The applicability of Zermelo's equation to indirect and direct optimization of commercial aircraft flights

Abstract

This paper focuses on the applicability of Zermelo's equation within the context of 3D commercial aircraft trajectory optimization problems. The associated optimal control problem includes two singular controls, specifically aerodynamic path angle and throttle setting, and one regular control, specifically heading angle. Using Pontryagin's maximum principle and the direct adjoining method, we show that the optimal heading angle is defined by Zermelo's equation. The significance of the presented analysis is that Zermelo's equation holds for 3D commercial aircraft flights, even in the presence of standard state-inequality constraints and a more general objective function.
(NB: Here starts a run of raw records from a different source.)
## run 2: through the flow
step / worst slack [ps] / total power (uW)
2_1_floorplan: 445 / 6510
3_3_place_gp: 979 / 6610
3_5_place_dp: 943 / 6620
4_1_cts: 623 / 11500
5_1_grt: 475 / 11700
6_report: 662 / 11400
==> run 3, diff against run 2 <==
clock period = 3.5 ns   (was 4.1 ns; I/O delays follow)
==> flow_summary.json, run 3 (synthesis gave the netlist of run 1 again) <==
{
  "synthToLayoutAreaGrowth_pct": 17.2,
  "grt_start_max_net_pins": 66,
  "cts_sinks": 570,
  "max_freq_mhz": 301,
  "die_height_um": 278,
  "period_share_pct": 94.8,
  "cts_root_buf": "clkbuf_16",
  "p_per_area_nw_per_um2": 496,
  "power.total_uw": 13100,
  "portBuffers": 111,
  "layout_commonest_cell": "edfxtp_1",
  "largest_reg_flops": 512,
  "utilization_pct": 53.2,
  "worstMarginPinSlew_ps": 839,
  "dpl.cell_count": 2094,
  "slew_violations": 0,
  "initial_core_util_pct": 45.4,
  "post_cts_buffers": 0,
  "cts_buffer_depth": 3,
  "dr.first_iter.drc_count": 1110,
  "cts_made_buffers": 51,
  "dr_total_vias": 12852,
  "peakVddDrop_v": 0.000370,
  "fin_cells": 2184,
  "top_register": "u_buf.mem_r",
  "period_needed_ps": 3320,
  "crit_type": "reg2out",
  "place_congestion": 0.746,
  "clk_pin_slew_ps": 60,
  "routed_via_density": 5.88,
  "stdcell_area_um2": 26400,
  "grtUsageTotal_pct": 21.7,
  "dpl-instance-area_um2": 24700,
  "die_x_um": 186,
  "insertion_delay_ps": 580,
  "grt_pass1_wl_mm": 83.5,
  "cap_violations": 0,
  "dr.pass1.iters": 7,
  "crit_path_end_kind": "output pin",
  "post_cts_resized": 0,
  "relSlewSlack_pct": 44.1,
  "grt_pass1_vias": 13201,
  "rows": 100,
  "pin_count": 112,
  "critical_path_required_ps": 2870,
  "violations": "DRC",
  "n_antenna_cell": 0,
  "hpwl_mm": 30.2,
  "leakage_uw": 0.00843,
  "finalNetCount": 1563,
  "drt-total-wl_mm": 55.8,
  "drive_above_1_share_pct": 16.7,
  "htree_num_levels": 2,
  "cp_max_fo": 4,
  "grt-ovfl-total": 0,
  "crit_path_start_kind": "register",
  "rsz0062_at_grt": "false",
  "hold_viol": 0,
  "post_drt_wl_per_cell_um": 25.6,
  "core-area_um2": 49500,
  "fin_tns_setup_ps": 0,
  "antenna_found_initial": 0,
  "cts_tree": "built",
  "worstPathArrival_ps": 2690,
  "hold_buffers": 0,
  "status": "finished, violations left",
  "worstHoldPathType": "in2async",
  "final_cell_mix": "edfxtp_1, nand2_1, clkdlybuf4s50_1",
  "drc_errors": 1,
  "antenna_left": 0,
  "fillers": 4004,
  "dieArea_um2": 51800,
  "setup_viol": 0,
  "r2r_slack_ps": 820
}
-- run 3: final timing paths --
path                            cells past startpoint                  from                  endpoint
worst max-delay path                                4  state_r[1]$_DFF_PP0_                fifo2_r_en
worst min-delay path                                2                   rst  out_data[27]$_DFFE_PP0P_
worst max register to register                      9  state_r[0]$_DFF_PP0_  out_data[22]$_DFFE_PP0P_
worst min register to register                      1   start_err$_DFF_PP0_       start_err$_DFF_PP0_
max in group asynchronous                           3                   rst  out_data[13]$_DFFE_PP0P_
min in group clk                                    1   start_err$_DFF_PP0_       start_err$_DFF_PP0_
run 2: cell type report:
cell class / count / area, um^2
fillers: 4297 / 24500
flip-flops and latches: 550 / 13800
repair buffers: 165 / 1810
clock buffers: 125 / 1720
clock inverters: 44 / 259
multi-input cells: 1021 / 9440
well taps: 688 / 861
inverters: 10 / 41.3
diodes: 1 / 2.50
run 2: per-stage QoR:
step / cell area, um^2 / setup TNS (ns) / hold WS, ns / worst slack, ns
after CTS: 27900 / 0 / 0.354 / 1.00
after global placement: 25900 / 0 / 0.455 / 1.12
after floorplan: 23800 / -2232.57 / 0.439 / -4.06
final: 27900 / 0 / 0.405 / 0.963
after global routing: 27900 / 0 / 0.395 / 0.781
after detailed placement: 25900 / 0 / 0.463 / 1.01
==> config.mk <==
export PLATFORM = sky130hd
export DESIGN_NAME = d16_mem_arb
export DESIGN_NICKNAME = d
export VERILOG_FILES = /design/src/rtl/d16_mem_arb.sv
export SDC_FILE = /design/constraint.sdc
export NUM_CORES = 1
export LEC_CHECK = 0
export CAP_MARGIN = 20
export CORE_ASPECT_RATIO = 0.6
export CORE_MARGIN = 8
export CORE_UTILIZATION = 37
export CTS_BUF_LIST = sky130_fd_sc_hd__clkbuf_2 sky130_fd_sc_hd__clkbuf_4 sky130_fd_sc_hd__clkbuf_8
export DETAILED_ROUTE_END_ITERATION = 16
export HOLD_SLACK_MARGIN = 0.06
export PLACE_DENSITY = 0.82
export SLEW_MARGIN = 15
export SYNTH_ARGS = -nofsm -noshare
export SYNTH_HDL_FRONTEND = slang
export SYNTH_SLANG_ARGS = --single-unit
==> constraint.sdc <==
create_clock -name i_clk -period 2.5 [get_ports i_clk]
set_input_delay 0.625 -clock i_clk [delete_from_list [all_inputs] [get_ports i_clk]]
set_output_delay 0.625 -clock i_clk [all_outputs]
set_load 0.005 [all_outputs]
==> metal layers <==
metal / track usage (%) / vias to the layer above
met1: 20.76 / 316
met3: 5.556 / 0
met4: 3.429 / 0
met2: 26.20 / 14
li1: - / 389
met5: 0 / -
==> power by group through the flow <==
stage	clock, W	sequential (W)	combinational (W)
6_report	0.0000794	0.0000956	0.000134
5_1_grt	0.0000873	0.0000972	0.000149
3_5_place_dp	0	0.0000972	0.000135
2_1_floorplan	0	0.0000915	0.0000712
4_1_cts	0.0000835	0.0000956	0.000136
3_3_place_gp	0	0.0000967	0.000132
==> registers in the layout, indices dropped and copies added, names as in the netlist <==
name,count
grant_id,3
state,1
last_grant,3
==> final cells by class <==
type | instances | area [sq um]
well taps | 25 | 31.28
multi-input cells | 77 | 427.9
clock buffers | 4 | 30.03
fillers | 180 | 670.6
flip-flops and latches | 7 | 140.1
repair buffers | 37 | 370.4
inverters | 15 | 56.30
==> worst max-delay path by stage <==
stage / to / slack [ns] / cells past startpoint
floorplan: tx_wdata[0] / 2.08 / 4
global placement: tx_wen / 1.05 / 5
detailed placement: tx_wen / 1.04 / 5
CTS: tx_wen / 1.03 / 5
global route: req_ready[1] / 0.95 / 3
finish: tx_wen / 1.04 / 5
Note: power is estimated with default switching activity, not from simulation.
## config.mk

```make
export PLATFORM = sky130hd
export DESIGN_NAME = hilo_ctrl
export DESIGN_NICKNAME = d
export VERILOG_FILES = /design/src/rtl/hilo_ctrl_pkg.sv /design/src/rtl/hilo_reg.sv /design/src/rtl/hilo_ctrl.sv
export SDC_FILE = /design/constraint.sdc
export NUM_CORES = 1
export LEC_CHECK = 0
export ABC_AREA = 0
export BUFFER_PORTS_ARGS = -buffer_cell sky130_fd_sc_hd__buf_2
export CORE_MARGIN = 2
export CORE_UTILIZATION = 52
export CTS_CLUSTER_DIAMETER = 30
export CTS_CLUSTER_SIZE = 8
export DETAILED_ROUTE_END_ITERATION = 16
export GPL_ROUTABILITY_DRIVEN = 0
export GPL_TIMING_DRIVEN = 0
export MAX_ROUTING_LAYER = met4
export PLACE_DENSITY = 0.83
export SETUP_SLACK_MARGIN = 0.1
export SYNTH_ARGS = -nofsm -noshare
export SYNTH_HDL_FRONTEND = slang
export SYNTH_SLANG_ARGS = --single-unit
```

## constraint.sdc

```tcl
create_clock -name clk -period 2.1 [get_ports clk]
set_clock_uncertainty 0.05 [all_clocks]
set_input_delay 0.105 -clock clk [delete_from_list [all_inputs] [get_ports clk]]
set_output_delay 0.105 -clock clk [all_outputs]
set_load 0.01 [all_outputs]
```
`src/rtl/raw10_unpacker.sv`:
```
// raw10_unpacker: turns the 16-bit RAW10 payload stream into 4-pixel beats.
// Every packed 5-byte group (B0..B3 = pixel MSBs, B4 = the 2-bit LSBs) is
// emitted as one 40-bit beat. The block also flags frame start and line end.
// Optional: define RAW10_UNPACK_LINE_STAT_EN to compile in the line active
// flag, the per-line pixel counter, line_pix_cnt and line_err.

// One pixel lane: 8 MSBs from the byte, 2 LSBs from the shared LSB byte.
module raw10_lane (
    input  logic [7:0] msb,
    input  logic [1:0] lsb,
    output logic [9:0] pix
);
    assign pix = {msb, lsb};
endmodule

module raw10_unpacker #(
    parameter int CNT_W = 16
) (
    input  logic             sclk,
    input  logic             s_rst_n,
    input  logic             raw_vld,
    input  logic [15:0]      raw_data,
    input  logic             raw_vsync,
    input  logic             packet_done,
    output logic             pix_vld,
    output logic [39:0]      pix_data,
    output logic             pix_sof,
    output logic             line_done,
    output logic [CNT_W-1:0] line_pix_cnt,
    output logic             line_err
);
    localparam int NUM_LANES = 4;
    localparam int PIX_W     = 10;

    // Rn: n bytes currently held in the byte buffer
    typedef enum logic [2:0] {R0, R1, R2, R3, R4} res_t;

    res_t                              res_q, res_d;
    logic [3:0][7:0]                   byte_q, byte_d;
    logic [4:0][7:0]                   grp;
    logic                              emit;
    logic                              sof_pend;
    logic                              vld_in;
    logic [NUM_LANES-1:0][PIX_W-1:0]   lane_pix;

    // vsync wins over data arriving in the same cycle
    assign vld_in = raw_vld & ~raw_vsync;

    // Residue step: absorb the incoming word and assemble a group when complete
    always_comb begin
        res_d  = res_q;
        byte_d = byte_q;
        emit   = 1'b0;
        grp    = '0;
        if (vld_in) begin
            case (res_q)
                R0: begin byte_d[0] = raw_data[7:0]; byte_d[1] = raw_data[15:8]; res_d = R2; end
                R1: begin byte_d[1] = raw_data[7:0]; byte_d[2] = raw_data[15:8]; res_d = R3; end
                R2: begin byte_d[2] = raw_data[7:0]; byte_d[3] = raw_data[15:8]; res_d = R4; end
                R3: begin
                    emit  = 1'b1;
                    grp   = {raw_data[15:8], raw_data[7:0], byte_q[2:0]};
                    res_d = R0;
                end
                R4: begin
                    emit      = 1'b1;
                    grp       = {raw_data[7:0], byte_q};
                    byte_d[0] = raw_data[15:8];
                    res_d     = R1;
                end
                default: res_d = R0;
            endcase
        end
    end

    for (genvar k = 0; k < NUM_LANES; k++) begin : g_lane
        raw10_lane u_lane (
            .msb (grp[k]),
            .lsb (grp[4][2*k+1:2*k]),
            .pix (lane_pix[k])
        );
    end

`ifdef RAW10_UNPACK_LINE_STAT_EN
    logic             act_q, act_d;
    logic [CNT_W-1:0] cnt_q, cnt_d;
    logic [CNT_W:0]   cnt_sum;

    // Post-data line flag and saturating pixel count for this cycle
    always_comb begin
        act_d   = act_q | raw_vld;
        cnt_sum = {1'b0, cnt_q} + (CNT_W+1)'(4);
        cnt_d   = cnt_q;
        if (emit) cnt_d = cnt_sum[CNT_W] ? '1 : cnt_sum[CNT_W-1:0];
    end
`endif

    // Registered beat output, residue state, frame-start and line-end tracking
    always_ff @(posedge sclk) begin
        if (!s_rst_n) begin
            res_q        <= R0;
            byte_q       <= '0;
            sof_pend     <= 1'b0;
            pix_vld      <= 1'b0;
            pix_data     <= '0;
            pix_sof      <= 1'b0;
            line_done    <= 1'b0;
            line_pix_cnt <= '0;
            line_err     <= 1'b0;
`ifdef RAW10_UNPACK_LINE_STAT_EN
            act_q        <= 1'b0;
            cnt_q        <= '0;
`endif
        end else begin
            pix_vld      <= emit;
            pix_data     <= emit ? lane_pix : '0;
            pix_sof      <= emit & sof_pend;
            line_done    <= 1'b0;
            line_pix_cnt <= '0;
            line_err     <= 1'b0;
            if (raw_vsync) begin
                // abort any partial line silently and re-align to byte 0
                sof_pend <= 1'b1;
                res_q    <= R0;
`ifdef RAW10_UNPACK_LINE_STAT_EN
                act_q    <= 1'b0;
                cnt_q    <= '0;
`endif
            end else begin
                if (emit) sof_pend <= 1'b0;
                res_q  <= res_d;
                byte_q <= byte_d;
`ifdef RAW10_UNPACK_LINE_STAT_EN
                if (packet_done && act_d) begin
                    line_done    <= 1'b1;
                    line_pix_cnt <= cnt_d;
                    line_err     <= (res_d != R0);
                    res_q        <= R0;
                    act_q        <= 1'b0;
                    cnt_q        <= '0;
                end else begin
                    act_q <= act_d;
                    cnt_q <= cnt_d;
                end
`else
                if (packet_done) begin
                    line_done <= 1'b1;
                    res_q     <= R0;
                end
`endif
            end
        end
    end
endmodule
```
With the help of Zermelo's equation, the control problem is initially analyzed for a 3D time-optimal climb-phase scenario, which is solved by an indirect approach. Through the analysis of the switching function, we demonstrate the dependency of the optimal aerodynamic path angle on the optimal heading angle. Next, by tackling a 3D time-fuel-optimal free-routing flight, solved by a direct approach, we show that Zermelo's equation can help reduce the overall dimension of the associated nonlinear programming. To successfully handle the initial guess in both indirect and direct problems, it is proposed a diminutive nonlinear programming technique as a fast and robust initializer. This simple-yet-effective initializer provides sufficient information about the optimal controls and state dynamics required for initializing a direct optimization, as well as the optimal switching times and co-states required for initializing an indirect optimization.